# WHAT YOU ARE ASKED TO DO
The answer is a number and only a number: how many lines of the data include the string "hits"?

** Opening SOURCE INFORMATION block **

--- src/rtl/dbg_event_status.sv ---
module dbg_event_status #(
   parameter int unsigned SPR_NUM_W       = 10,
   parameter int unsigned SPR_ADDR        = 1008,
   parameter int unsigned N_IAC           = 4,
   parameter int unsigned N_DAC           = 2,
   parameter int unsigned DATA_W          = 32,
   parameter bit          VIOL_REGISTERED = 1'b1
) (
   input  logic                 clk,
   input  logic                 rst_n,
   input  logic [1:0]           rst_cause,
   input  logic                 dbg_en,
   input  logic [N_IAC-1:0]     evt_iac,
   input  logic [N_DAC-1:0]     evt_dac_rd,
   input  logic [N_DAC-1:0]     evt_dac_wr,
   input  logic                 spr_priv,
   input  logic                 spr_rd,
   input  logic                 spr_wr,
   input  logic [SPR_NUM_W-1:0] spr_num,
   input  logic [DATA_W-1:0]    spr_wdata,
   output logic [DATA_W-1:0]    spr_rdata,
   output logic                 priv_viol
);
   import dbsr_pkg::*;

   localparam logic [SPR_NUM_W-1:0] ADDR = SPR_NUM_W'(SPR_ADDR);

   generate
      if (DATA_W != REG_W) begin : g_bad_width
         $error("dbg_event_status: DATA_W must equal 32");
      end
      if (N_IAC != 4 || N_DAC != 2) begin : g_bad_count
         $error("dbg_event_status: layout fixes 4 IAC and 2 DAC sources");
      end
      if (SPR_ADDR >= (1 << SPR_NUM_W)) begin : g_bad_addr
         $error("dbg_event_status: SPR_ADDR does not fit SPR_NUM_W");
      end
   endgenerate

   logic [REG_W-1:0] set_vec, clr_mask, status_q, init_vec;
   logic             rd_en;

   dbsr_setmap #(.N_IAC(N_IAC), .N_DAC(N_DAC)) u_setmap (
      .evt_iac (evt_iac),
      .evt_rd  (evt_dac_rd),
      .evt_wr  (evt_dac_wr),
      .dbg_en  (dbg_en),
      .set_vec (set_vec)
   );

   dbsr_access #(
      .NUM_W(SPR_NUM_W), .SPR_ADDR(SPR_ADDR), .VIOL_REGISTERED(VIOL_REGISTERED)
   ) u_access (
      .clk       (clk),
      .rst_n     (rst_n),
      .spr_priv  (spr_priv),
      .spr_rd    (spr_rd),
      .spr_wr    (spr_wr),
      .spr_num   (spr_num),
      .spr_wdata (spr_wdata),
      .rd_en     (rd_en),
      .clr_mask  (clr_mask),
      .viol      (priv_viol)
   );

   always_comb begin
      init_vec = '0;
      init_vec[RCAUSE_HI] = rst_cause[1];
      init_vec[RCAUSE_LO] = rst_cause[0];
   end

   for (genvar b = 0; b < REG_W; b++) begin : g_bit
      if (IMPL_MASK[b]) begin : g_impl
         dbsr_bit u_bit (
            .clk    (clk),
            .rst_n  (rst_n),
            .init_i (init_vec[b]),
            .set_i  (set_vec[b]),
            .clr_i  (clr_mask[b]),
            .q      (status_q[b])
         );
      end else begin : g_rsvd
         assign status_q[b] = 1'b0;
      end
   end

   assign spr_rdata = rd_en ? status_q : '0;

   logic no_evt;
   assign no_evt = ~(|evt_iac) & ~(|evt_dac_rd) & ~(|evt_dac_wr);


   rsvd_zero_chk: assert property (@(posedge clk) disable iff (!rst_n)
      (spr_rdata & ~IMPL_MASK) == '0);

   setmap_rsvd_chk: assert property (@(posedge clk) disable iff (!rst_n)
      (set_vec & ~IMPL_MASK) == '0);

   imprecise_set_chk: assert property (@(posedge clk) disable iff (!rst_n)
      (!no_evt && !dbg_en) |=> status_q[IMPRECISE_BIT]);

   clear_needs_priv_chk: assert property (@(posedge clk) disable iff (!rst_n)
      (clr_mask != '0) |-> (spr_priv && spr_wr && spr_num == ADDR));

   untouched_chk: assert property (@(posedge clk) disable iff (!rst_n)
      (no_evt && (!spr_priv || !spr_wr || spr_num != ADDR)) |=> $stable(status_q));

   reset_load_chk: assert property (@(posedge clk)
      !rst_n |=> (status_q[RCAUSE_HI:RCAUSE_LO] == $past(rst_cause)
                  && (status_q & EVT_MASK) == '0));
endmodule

** Closing SOURCE INFORMATION block **
** Opening SOURCE INFORMATION block **

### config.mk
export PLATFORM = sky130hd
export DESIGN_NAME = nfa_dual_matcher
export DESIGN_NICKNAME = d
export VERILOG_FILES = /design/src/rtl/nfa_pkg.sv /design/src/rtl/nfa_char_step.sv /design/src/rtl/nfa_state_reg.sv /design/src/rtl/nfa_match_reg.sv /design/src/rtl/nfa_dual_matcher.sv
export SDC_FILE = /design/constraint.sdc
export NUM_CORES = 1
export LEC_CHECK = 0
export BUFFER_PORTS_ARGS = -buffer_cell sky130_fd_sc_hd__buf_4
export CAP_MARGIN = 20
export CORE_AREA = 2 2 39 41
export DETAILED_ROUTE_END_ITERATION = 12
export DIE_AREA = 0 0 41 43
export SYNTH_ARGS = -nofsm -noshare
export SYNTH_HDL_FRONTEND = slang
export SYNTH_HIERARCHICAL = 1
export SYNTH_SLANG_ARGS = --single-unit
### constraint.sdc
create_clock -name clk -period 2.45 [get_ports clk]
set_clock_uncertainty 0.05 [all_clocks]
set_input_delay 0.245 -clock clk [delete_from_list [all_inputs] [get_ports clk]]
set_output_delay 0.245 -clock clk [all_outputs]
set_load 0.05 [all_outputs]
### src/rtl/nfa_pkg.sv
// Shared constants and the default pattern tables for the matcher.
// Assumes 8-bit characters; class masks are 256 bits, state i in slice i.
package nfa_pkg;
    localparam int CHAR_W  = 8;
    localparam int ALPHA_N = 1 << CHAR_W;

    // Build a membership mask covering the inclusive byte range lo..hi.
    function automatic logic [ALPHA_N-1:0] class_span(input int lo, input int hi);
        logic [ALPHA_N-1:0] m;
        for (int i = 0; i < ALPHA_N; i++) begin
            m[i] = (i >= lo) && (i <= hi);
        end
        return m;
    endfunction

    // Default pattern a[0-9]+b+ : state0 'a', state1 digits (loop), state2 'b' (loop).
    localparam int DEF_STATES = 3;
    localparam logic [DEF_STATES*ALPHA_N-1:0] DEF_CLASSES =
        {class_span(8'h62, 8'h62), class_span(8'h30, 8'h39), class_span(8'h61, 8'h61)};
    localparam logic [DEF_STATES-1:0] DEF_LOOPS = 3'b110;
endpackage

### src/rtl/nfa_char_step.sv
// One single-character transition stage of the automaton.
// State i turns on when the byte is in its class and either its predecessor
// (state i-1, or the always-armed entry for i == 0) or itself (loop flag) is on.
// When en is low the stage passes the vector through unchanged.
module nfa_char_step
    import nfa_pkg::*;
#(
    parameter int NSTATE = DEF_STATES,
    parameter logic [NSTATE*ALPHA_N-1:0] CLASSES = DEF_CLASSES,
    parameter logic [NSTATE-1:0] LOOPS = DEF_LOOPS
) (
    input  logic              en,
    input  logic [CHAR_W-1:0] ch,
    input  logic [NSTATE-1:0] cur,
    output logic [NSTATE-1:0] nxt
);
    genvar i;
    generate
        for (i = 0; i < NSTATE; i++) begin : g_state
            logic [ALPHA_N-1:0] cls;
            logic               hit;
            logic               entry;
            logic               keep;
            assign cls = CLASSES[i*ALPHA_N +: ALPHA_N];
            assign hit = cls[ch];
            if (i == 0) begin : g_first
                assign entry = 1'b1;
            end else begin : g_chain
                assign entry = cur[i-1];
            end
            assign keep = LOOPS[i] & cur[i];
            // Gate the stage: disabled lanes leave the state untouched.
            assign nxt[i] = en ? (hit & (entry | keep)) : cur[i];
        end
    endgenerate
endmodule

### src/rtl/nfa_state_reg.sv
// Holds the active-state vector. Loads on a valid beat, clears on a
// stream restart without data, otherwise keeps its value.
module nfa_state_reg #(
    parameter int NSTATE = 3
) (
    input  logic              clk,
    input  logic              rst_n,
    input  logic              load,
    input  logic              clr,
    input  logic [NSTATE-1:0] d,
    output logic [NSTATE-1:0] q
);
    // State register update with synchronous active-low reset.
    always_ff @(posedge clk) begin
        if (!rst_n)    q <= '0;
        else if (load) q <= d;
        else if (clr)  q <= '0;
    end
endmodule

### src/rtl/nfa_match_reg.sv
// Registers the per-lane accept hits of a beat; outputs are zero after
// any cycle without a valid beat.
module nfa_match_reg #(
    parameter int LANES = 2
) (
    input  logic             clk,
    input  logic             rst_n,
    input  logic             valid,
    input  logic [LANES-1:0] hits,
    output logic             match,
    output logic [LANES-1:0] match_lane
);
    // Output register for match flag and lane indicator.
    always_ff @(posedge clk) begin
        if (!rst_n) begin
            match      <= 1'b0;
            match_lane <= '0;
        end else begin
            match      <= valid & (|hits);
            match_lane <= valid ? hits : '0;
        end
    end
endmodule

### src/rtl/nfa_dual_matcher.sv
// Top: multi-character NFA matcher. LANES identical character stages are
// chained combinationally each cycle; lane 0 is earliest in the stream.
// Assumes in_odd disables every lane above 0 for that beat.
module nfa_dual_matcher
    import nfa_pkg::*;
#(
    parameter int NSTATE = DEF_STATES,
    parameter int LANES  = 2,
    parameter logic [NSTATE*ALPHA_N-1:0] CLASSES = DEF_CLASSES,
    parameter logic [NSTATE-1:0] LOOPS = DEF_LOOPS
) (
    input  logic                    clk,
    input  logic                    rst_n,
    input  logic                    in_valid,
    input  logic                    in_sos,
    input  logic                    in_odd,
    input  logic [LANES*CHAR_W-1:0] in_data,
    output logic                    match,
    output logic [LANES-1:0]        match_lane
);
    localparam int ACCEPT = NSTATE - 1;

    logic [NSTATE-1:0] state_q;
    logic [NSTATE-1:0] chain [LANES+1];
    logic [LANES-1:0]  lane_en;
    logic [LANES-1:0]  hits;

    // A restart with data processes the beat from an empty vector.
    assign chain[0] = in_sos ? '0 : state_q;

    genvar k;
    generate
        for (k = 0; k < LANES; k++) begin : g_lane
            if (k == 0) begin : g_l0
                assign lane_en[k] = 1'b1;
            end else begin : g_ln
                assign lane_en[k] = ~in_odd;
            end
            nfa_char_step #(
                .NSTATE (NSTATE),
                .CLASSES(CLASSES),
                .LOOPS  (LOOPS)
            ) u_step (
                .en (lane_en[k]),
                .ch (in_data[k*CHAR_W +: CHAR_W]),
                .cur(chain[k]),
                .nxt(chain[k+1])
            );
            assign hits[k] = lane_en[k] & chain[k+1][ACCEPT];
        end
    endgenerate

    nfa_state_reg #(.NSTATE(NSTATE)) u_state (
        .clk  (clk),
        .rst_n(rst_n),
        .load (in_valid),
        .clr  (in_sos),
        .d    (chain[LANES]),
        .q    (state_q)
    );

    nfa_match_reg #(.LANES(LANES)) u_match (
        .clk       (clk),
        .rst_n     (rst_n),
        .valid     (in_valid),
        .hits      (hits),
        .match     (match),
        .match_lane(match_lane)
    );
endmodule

** Closing SOURCE INFORMATION block **

# RESPONSE FOR THIS EXERCISE
7